- **Problem to work on**
After finding the line with "registers, uW |" in the entries below, retype exactly each line from there through the line with "1376 | 19.7 |", including that final line.
◇ ◇ ◇ ◇ ◇ ◇ ◇
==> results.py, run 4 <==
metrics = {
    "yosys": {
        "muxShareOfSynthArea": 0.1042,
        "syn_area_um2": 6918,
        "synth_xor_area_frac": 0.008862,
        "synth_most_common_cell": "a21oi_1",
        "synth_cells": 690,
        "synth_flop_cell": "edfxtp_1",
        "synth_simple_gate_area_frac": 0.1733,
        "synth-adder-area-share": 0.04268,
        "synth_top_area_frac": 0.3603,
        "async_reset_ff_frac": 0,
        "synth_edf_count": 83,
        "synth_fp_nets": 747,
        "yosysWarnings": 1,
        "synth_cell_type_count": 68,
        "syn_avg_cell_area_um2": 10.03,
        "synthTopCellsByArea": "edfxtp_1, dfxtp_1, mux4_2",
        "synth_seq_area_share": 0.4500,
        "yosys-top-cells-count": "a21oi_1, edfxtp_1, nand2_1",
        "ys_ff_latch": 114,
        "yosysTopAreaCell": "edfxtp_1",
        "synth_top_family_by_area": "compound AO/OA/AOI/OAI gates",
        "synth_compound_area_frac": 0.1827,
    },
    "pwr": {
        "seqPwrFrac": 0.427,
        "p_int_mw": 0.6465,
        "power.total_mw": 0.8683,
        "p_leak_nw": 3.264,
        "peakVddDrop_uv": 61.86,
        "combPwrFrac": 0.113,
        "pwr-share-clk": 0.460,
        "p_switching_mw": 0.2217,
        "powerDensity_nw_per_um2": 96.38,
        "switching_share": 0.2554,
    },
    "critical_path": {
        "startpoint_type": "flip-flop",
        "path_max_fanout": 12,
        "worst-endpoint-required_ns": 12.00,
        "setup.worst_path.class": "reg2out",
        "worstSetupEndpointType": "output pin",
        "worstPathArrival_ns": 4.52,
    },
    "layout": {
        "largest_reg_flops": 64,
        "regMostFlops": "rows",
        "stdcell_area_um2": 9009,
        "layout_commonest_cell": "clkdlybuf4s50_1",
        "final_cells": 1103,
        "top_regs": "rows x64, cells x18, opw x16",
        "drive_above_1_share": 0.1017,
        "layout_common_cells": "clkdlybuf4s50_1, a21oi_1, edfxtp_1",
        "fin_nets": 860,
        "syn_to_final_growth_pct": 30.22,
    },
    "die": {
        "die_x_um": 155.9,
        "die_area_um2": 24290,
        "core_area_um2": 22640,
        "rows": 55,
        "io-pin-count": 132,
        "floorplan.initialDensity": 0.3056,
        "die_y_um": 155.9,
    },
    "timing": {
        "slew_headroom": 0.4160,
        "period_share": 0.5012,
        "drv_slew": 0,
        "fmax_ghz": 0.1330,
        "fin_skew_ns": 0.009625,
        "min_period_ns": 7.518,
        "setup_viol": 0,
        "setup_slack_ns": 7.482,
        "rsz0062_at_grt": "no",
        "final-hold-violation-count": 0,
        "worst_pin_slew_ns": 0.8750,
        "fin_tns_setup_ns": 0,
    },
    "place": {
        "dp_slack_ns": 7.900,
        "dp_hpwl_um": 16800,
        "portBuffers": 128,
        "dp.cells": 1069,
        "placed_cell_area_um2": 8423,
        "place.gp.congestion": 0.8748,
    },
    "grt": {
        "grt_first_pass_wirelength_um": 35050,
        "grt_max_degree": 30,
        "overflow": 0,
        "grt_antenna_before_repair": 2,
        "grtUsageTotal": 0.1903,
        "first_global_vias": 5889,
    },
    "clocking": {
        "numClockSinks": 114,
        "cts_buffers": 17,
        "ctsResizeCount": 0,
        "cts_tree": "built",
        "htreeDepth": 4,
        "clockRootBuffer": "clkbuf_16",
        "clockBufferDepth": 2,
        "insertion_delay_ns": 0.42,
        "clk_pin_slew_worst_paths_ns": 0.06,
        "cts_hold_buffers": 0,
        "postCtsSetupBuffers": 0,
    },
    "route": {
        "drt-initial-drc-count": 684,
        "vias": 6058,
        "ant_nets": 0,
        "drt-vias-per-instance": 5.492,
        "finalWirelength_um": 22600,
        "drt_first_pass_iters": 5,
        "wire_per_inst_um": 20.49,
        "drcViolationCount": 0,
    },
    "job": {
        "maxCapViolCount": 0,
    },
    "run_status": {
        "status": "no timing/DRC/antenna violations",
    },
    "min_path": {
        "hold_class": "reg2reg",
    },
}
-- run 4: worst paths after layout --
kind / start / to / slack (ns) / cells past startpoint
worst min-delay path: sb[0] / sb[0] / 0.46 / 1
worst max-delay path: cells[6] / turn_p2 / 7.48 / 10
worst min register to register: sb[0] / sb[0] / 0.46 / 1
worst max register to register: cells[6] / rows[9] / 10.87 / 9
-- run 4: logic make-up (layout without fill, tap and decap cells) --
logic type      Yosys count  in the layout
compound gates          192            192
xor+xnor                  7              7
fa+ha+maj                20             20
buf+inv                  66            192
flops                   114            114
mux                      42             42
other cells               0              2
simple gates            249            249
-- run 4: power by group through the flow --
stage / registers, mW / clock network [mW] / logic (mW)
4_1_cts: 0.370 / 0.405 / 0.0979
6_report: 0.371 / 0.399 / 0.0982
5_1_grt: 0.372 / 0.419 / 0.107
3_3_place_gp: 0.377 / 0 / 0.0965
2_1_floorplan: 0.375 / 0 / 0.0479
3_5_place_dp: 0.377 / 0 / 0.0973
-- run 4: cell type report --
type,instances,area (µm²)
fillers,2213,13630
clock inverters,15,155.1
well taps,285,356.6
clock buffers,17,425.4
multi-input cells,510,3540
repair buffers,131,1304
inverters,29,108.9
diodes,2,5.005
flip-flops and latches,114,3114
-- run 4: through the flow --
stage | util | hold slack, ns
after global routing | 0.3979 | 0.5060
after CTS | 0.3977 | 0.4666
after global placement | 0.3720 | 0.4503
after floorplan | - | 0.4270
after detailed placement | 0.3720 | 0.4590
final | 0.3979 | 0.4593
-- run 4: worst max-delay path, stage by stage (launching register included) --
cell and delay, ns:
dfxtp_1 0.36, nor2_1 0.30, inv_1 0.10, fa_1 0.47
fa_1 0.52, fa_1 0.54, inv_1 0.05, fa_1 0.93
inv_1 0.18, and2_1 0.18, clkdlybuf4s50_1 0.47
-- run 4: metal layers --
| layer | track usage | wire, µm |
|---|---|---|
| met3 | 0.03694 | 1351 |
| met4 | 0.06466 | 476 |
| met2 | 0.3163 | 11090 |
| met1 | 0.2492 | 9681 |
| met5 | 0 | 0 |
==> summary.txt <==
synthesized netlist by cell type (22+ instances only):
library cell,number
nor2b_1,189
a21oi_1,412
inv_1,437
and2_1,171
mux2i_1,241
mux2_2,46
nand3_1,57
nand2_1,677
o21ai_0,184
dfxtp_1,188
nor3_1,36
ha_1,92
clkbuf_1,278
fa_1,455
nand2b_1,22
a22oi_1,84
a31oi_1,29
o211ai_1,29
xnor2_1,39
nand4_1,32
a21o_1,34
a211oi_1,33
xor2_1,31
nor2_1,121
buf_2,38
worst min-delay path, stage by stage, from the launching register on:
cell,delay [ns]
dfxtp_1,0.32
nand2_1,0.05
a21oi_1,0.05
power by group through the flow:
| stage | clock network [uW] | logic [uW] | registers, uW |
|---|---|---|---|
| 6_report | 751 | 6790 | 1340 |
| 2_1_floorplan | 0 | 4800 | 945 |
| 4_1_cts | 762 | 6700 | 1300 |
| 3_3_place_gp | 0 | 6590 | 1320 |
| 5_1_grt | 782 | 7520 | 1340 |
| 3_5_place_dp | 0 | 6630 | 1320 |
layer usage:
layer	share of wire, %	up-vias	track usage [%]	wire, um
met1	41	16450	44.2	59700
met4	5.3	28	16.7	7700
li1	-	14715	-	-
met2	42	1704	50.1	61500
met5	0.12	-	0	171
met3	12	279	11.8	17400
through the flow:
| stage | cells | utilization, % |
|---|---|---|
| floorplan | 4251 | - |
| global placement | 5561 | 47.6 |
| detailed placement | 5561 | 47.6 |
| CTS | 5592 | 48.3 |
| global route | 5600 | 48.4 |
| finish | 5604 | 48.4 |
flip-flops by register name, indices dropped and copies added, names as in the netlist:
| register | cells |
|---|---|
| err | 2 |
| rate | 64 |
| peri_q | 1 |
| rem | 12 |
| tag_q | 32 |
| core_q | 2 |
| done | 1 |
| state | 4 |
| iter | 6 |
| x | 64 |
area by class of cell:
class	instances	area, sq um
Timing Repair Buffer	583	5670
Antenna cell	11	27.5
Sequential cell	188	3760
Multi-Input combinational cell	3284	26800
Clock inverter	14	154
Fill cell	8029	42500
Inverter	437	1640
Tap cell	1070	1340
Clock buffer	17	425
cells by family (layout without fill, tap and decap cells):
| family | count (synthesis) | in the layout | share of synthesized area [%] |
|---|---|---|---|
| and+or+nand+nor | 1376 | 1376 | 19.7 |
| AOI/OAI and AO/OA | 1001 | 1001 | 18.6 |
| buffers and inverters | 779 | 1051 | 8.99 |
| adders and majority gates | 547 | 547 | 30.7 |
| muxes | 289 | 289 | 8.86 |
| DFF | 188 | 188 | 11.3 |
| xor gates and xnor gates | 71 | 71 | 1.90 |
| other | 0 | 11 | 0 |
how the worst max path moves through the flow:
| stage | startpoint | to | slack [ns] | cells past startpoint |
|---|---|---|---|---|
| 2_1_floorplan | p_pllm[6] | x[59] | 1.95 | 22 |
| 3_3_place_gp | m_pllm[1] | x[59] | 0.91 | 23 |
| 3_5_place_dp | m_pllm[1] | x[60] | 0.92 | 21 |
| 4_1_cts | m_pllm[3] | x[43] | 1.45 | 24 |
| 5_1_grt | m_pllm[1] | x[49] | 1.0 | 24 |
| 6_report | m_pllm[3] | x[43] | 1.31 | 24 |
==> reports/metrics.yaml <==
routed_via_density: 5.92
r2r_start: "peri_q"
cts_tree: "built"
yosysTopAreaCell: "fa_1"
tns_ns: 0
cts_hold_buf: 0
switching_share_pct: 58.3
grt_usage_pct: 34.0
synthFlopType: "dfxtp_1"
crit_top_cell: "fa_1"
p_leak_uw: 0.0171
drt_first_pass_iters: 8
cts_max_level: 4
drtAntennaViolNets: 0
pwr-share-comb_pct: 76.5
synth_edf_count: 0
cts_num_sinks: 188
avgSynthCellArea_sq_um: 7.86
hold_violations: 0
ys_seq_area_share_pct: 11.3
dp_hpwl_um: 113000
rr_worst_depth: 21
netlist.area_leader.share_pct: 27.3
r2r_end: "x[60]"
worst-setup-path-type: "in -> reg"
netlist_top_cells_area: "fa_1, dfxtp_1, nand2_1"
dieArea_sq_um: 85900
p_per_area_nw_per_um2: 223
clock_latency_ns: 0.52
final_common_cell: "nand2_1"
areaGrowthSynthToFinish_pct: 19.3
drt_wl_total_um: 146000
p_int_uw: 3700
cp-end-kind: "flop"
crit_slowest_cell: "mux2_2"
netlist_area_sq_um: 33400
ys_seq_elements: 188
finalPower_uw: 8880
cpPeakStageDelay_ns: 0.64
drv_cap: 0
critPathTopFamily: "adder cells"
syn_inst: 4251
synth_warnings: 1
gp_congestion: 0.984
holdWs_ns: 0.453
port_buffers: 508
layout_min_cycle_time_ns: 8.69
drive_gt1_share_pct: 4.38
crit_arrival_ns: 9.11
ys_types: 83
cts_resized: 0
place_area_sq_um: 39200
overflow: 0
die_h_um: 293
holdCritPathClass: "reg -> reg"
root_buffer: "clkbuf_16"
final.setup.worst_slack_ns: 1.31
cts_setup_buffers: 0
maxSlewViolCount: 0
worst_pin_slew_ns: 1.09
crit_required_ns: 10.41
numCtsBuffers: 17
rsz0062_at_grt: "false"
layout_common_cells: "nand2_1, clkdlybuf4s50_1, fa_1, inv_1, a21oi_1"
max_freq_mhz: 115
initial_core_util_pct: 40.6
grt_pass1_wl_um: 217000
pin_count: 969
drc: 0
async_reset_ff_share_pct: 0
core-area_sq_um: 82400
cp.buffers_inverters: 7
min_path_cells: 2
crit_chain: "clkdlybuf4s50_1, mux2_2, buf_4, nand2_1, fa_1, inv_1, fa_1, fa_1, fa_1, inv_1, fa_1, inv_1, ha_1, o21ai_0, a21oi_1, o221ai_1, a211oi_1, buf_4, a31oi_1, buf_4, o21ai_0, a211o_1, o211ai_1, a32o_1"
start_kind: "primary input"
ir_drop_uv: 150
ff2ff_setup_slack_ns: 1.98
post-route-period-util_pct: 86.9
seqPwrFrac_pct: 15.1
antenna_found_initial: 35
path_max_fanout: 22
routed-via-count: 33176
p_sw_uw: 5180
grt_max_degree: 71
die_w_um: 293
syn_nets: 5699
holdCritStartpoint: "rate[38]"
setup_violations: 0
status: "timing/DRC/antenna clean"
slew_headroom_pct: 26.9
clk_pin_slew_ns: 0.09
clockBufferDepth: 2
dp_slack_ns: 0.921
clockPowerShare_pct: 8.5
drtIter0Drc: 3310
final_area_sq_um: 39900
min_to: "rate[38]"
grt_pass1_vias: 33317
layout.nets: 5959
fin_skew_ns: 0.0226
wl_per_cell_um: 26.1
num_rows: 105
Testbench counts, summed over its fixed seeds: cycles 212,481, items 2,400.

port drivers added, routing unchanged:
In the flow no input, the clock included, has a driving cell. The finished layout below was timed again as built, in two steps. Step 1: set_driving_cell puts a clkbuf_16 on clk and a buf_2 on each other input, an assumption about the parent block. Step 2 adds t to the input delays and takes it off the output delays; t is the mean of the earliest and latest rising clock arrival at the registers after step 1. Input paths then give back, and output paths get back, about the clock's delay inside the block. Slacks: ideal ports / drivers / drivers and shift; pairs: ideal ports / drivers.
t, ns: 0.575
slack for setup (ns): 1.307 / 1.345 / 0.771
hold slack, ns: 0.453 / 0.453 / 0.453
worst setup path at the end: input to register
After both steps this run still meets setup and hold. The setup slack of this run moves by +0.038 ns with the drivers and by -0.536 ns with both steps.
This is an optimization exercise on Yosys and OpenROAD, whose aim is small area, not a production implementation.
Function was checked by simulation only, so behaviour that the tests miss may differ from the original.
Power figures rest on the tool's default switching activity, not on a simulated workload.

[flow/flow/run.sh]
#!/bin/bash
# The standard layout (standard.sh), with these changes to how the layout is made:
# - after the standard synthesis, the combinational logic between the registers is re-mapped
#   for area by ABC (flow/reabc.tcl), four times with different ABC seeds
#   (flow/reabc1..4.scr), and the smallest of the four netlists is laid out; every register
#   keeps its name and cell;
# - port buffers are sky130_fd_sc_hd__buf_1 (every input and output port still gets one);
# - the clock tree uses clkbuf_4 buffers over clusters of at most 10 flip-flops, without
#   dummy loads (smaller than the default tree; clock-pin slew stays under the limit).
# Each tool's full output goes to a log here: synth.log, reabc1..4.log, layout.log (ORFS also
# keeps each step's log under orfs/logs).
set -euo pipefail
RES=orfs/results/$FLOW_PLATFORM/sensorimotor_rx/base
bash standard.sh synth > synth.log 2>&1
cp $RES/1_2_yosys.v $RES/1_2_yosys.std.v
DONT=$(sed -n '/^export DONT_USE_CELLS/,/^#/p' $FLOW_HOME/platforms/$FLOW_PLATFORM/config.mk | grep -o 'sky130_fd_sc_hd__[A-Za-z0-9_]*' | tr '\n' ' ')
LIB=$FLOW_HOME/platforms/$FLOW_PLATFORM/lib/sky130_fd_sc_hd__tt_025C_1v80.lib
for i in 1 2 3 4; do
  LIB=$LIB NETLIST=$RES/1_2_yosys.std.v OUT=$RES/1_2_yosys.abc$i.v TOP=$FLOW_TOP \
  ABC_SCRIPT=$PWD/flow/reabc$i.scr DONT_USE="$DONT" \
    yosys -c flow/reabc.tcl > reabc$i.log 2>&1 &
done
wait
best=""; best_area=""
for i in 1 2 3 4; do
  a=$(grep "Chip area for module" reabc$i.log | tail -1 | awk '{print $NF}')
  echo "netlist $i: area $a" >> reabc_choice.log
  if [[ -n "$a" && -s $RES/1_2_yosys.abc$i.v ]]; then
    if [[ -z "$best" ]] || awk -v a="$a" -v b="$best_area" 'BEGIN{exit !(a < b)}'; then best=$i; best_area=$a; fi
  fi
done
echo "chosen: $best ($best_area)" >> reabc_choice.log
cp $RES/1_2_yosys.abc$best.v $RES/1_2_yosys.v
rm -f $RES/1_synth.odb $RES/1_synth.sdc
export BUFFER_PORTS_ARGS="-buffer_cell sky130_fd_sc_hd__buf_1"
export CTS_ARGS="-sink_clustering_enable -repair_clock_nets -dont_use_dummy_load -buf_list sky130_fd_sc_hd__clkbuf_4 -sink_clustering_size 10 -sink_clustering_max_diameter 40"
bash standard.sh > layout.log 2>&1
[flow/flow/reabc.tcl]
# Area re-mapping of the combinational logic of the standard synthesis's netlist.
# The registers (every flip-flop cell instance, with its name and cell type) are kept as they
# are: they are black boxes here, and only the logic between them is re-mapped by ABC.
set lib $::env(LIB)
set net $::env(NETLIST)
yosys read_liberty -ignore_miss_func $lib
yosys read_verilog $net
yosys hierarchy -top $::env(TOP)
yosys blackbox sky130_fd_sc_hd__df* sky130_fd_sc_hd__edf* sky130_fd_sc_hd__sdf* sky130_fd_sc_hd__sedf* sky130_fd_sc_hd__dl*
yosys stat -liberty $lib
yosys flatten
# the wires flatten made for the cells' pins are not names of the design: drop them
yosys rename -hide w:*.*
yosys opt_clean -purge
set dont {}
foreach c $::env(DONT_USE) { lappend dont -dont_use $c }
yosys abc -liberty $lib -script $::env(ABC_SCRIPT) {*}$dont
# every library cell as a black box, so that the cells ABC placed have known ports
yosys read_liberty -lib -ignore_redef $lib
# as ORFS's synthesis and the standard flow's synthesis script finish a netlist
yosys setundef -zero
yosys splitnets
yosys opt_clean -purge
yosys hilomap -singleton -hicell sky130_fd_sc_hd__conb_1 HI -locell sky130_fd_sc_hd__conb_1 LO
yosys insbuf -buf sky130_fd_sc_hd__buf_1 A X
yosys check -assert -mapped
yosys stat -liberty $lib
# left out here: hide names made inside functions
yosys write_verilog -noattr -nohex -nodec $::env(OUT)
[flow/flow/reabc1.scr]
strash
&get -n
&deepsyn -T 90 -S 1
&put
dch -f
amap
topo
[flow/flow/reabc2.scr]
strash
&get -n
&deepsyn -T 90 -S 2
&put
dch -f
amap
topo
[flow/flow/reabc3.scr]
strash
&get -n
&deepsyn -T 90 -S 3
&put
dch -f
amap
topo
[flow/flow/reabc4.scr]
strash
&get -n
&deepsyn -T 90 -S 4
&put
dch -f
amap
topo
[flow/standard.sh]
#!/bin/bash
# synth_recipe.tcl (not shown) runs the flow's synth.tcl, then flattens the netlist and writes it again
# the make line also repeats each setting of config.mk as NAME=value (left out here)
make -C /OpenROAD-flow-scripts/flow DESIGN_CONFIG=/design/flow/config.mk WORK_HOME=/design/flow/orfs CLKGATE_MAP_FILE= SYNTH_SCRIPT=/design/flow/synth_recipe.tcl "${@:-finish}"
[flow/config.mk]
export PLATFORM = sky130hd
export DESIGN_NAME = sensorimotor_rx
export DESIGN_NICKNAME = sensorimotor_rx
export VERILOG_FILES = /design/flow/design.v
export SDC_FILE = /design/flow/constraint.sdc
export NUM_CORES = 4
export LEC_CHECK = 0
export ABC_AREA = 1
export CAP_MARGIN = 20
export CORE_MARGIN = 2
export CORE_UTILIZATION = 60
export SLEW_MARGIN = 20
[flow/constraint.sdc]
create_clock -name core_clock -period 15.0 [get_ports {clk}]
set_input_delay 3.0000 -clock core_clock [delete_from_list [all_inputs] [get_ports {clk}]]
set_output_delay 3.0000 -clock core_clock [all_outputs]
set_load 0.01 [all_outputs]
This is an optimization exercise on Yosys and OpenROAD, whose aim is small area, a short achievable clock period and few clock cycles per item, not a production implementation. The RTL was checked by simulation tests, not by an equivalence proof against the original design.

// otsu_threshold
module otsu_threshold (
    input  wire        clk,
    input  wire        rst,         
    input  wire        in_valid,
    output wire        in_ready,
    input  wire [31:0] in_data,
    input  wire        in_last,     
    input  wire [1:0]  in_count,    
    output wire        out_valid,
    input  wire        out_ready,
    output wire [7:0]  out_level
);
Settings: LEC_CHECK=0, CAP_MARGIN=35, CORE_MARGIN=2, CORE_UTILIZATION=30, CTS_CLUSTER_DIAMETER=100, CTS_CLUSTER_SIZE=20, PLACE_DENSITY=0.45, SLEW_MARGIN=35; clock period 45.0 ns.
standard.sh (not shown) runs the stock make flow with config.mk's settings and CLKGATE_MAP_FILE= SYNTH_SCRIPT=/design/flow/synth_recipe.tcl, a recipe that flattens the netlist after the stock synthesis.
==> flow/flow/run.sh <==
#!/bin/bash
# The standard layout (standard.sh), with one change: the buffers that
# the flow puts on every input and output port are buf_4 cells rather than
# the flow's default pick (a slow delay buffer). Every port is still buffered.
# The flow's output goes to standard.log in this folder; ORFS's own logs stay
# under orfs/logs.
set -e
export BUFFER_PORTS_ARGS="-buffer_cell sky130_fd_sc_hd__buf_4"
bash standard.sh > standard.log 2>&1
The starting point finished with timing, DRC and antenna clean.
Testbench counts at the start, summed over its fixed seeds: cycles 49,038, images 64.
◇ ◇ ◇ ◇ ◇ ◇ ◇
- **Task result**
| stage | clock network [uW] | logic [uW] | registers, uW |
|---|---|---|---|
| 6_report | 751 | 6790 | 1340 |
| 2_1_floorplan | 0 | 4800 | 945 |
| 4_1_cts | 762 | 6700 | 1300 |
| 3_3_place_gp | 0 | 6590 | 1320 |
| 5_1_grt | 782 | 7520 | 1340 |
| 3_5_place_dp | 0 | 6630 | 1320 |
layer usage:
layer	share of wire, %	up-vias	track usage [%]	wire, um
met1	41	16450	44.2	59700
met4	5.3	28	16.7	7700
li1	-	14715	-	-
met2	42	1704	50.1	61500
met5	0.12	-	0	171
met3	12	279	11.8	17400
through the flow:
| stage | cells | utilization, % |
|---|---|---|
| floorplan | 4251 | - |
| global placement | 5561 | 47.6 |
| detailed placement | 5561 | 47.6 |
| CTS | 5592 | 48.3 |
| global route | 5600 | 48.4 |
| finish | 5604 | 48.4 |
flip-flops by register name, indices dropped and copies added, names as in the netlist:
| register | cells |
|---|---|
| err | 2 |
| rate | 64 |
| peri_q | 1 |
| rem | 12 |
| tag_q | 32 |
| core_q | 2 |
| done | 1 |
| state | 4 |
| iter | 6 |
| x | 64 |
area by class of cell:
class	instances	area, sq um
Timing Repair Buffer	583	5670
Antenna cell	11	27.5
Sequential cell	188	3760
Multi-Input combinational cell	3284	26800
Clock inverter	14	154
Fill cell	8029	42500
Inverter	437	1640
Tap cell	1070	1340
Clock buffer	17	425
cells by family (layout without fill, tap and decap cells):
| family | count (synthesis) | in the layout | share of synthesized area [%] |
|---|---|---|---|
| and+or+nand+nor | 1376 | 1376 | 19.7 |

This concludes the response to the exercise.